A Pathway for Collisional Planetesimal Growth in the Ice Dominant Region of Protoplanetary Disks
Physical and Biological Sciences
Physics (Astrophysics)
The "meter-size barrier'' of planet formation has been one of the most persistent problems in formation models and our overall understanding of early stages of planet formation and evolution. Models demonstrate that once the dust and gas in a planet-forming disk coagulate into roughly meter-size boulders, growth completely halts and gravity is not sufficient to maintain the structural integrity of the boulders; instead, almost all grains begin to break apart from collisions or rapidly inspiral into their host-star.
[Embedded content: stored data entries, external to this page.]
$ cat src/rtl/pulse_sequencer.sv
// pulse_sequencer: runs (rise, fall, period) descriptors taken from an AXI4-Stream slave back-to-back
// on one registered pulse output. Optional macro PULSE_SEQUENCER_REPEAT_EN re-runs the last descriptor on starvation.
module pulse_sequencer #(
   parameter int unsigned CNTR_WIDTH = 32
) (
   input  logic                    aclk,
   input  logic                    aresetn,
   input  logic                    enable,
   input  logic [3*CNTR_WIDTH-1:0] s_axis_tdata,
   input  logic                    s_axis_tvalid,
   output logic                    s_axis_tready,
   output logic                    dout,
   output logic                    busy,
   output logic                    underflow,
   output logic [31:0]             pulse_count
);

   localparam int unsigned CW  = CNTR_WIDTH;
   localparam int unsigned PCW = 32;

   typedef enum logic {
      IDLE = 1'b0,
      RUN  = 1'b1
   } state_t;

   state_t         state;
   logic [CW-1:0]  cntr;
   logic [CW-1:0]  rise_r;
   logic [CW-1:0]  fall_r;
   logic [CW-1:0]  period_r;
   logic           dout_r;
   logic           busy_r;
   logic           underflow_r;
   logic [PCW-1:0] pulse_count_r;

   logic [CW-1:0]  rise_in;
   logic [CW-1:0]  fall_in;
   logic [CW-1:0]  period_in;
   logic           period_end;
   logic           load;
   logic           dout_nxt;

   assign rise_in    = s_axis_tdata[CW-1:0];
   assign fall_in    = s_axis_tdata[2*CW-1:CW];
   assign period_in  = s_axis_tdata[3*CW-1:2*CW];
   assign period_end = (cntr == period_r);

   // Accept only from IDLE or on the last cycle of a period, never while reset is held.
   always_comb begin
      s_axis_tready = 1'b0;
      if (aresetn) begin
         if (state == IDLE) s_axis_tready = enable;
         else               s_axis_tready = enable && period_end;
      end
   end

   assign load = s_axis_tvalid && s_axis_tready;

   // Level carries across period boundaries; fall match overrides rise match.
   always_comb begin
      dout_nxt = dout_r;
      if (cntr == rise_r) dout_nxt = 1'b1;
      if (cntr == fall_r) dout_nxt = 1'b0;
   end

   always_ff @(posedge aclk) begin
      if (!aresetn) begin
         state         <= IDLE;
         cntr          <= '0;
         rise_r        <= '0;
         fall_r        <= '0;
         period_r      <= '0;
         dout_r        <= 1'b0;
         busy_r        <= 1'b0;
         underflow_r   <= 1'b0;
         pulse_count_r <= '0;
      end else begin
         case (state)
            IDLE: begin
               dout_r <= 1'b0;
               if (load) begin
                  rise_r   <= rise_in;
                  fall_r   <= fall_in;
                  period_r <= period_in;
                  cntr     <= '0;
                  state    <= RUN;
                  busy_r   <= 1'b1;
               end
            end
            RUN: begin
               if (!period_end) begin
                  cntr   <= cntr + CW'(1);
                  dout_r <= dout_nxt;
               end else begin
                  pulse_count_r <= pulse_count_r + PCW'(1);
                  if (load) begin
                     rise_r   <= rise_in;
                     fall_r   <= fall_in;
                     period_r <= period_in;
                     cntr     <= '0;
                     dout_r   <= dout_nxt;
                  end else if (enable) begin
                     underflow_r <= 1'b1;
`ifdef PULSE_SEQUENCER_REPEAT_EN
                     cntr        <= '0;
                     dout_r      <= dout_nxt;
`else
                     state       <= IDLE;
                     busy_r      <= 1'b0;
                     dout_r      <= 1'b0;
`endif
                  end else begin
                     state  <= IDLE;
                     busy_r <= 1'b0;
                     dout_r <= 1'b0;
                  end
               end
            end
            default: begin
               state  <= IDLE;
               busy_r <= 1'b0;
               dout_r <= 1'b0;
            end
         endcase
      end
   end

   assign dout        = dout_r;
   assign busy        = busy_r;
   assign underflow   = underflow_r;
   assign pulse_count = pulse_count_r;

endmodule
Previous studies of centimeter- to meter-size grain evolution fail to model the full parameter space necessary to capture the growth, inward drift, and fragmentation processes of these grains. We created an analytic model of these processes and consider all the relevant drag forces, material compositions, and most up-to-date observed protoplanetary disk properties and iceline calculations. The model’s flexibility allows tests of grain stability and motion across an extremely broad parameter space, including where dust and ice grains will break apart due to collisions as a function of particle size, strength, composition, and distance from the host-star. We find that for certain grain compositions, fragmentation may not be a dominating factor and can potentially allow particles to grow to very large sizes, overcoming the meter-size barrier.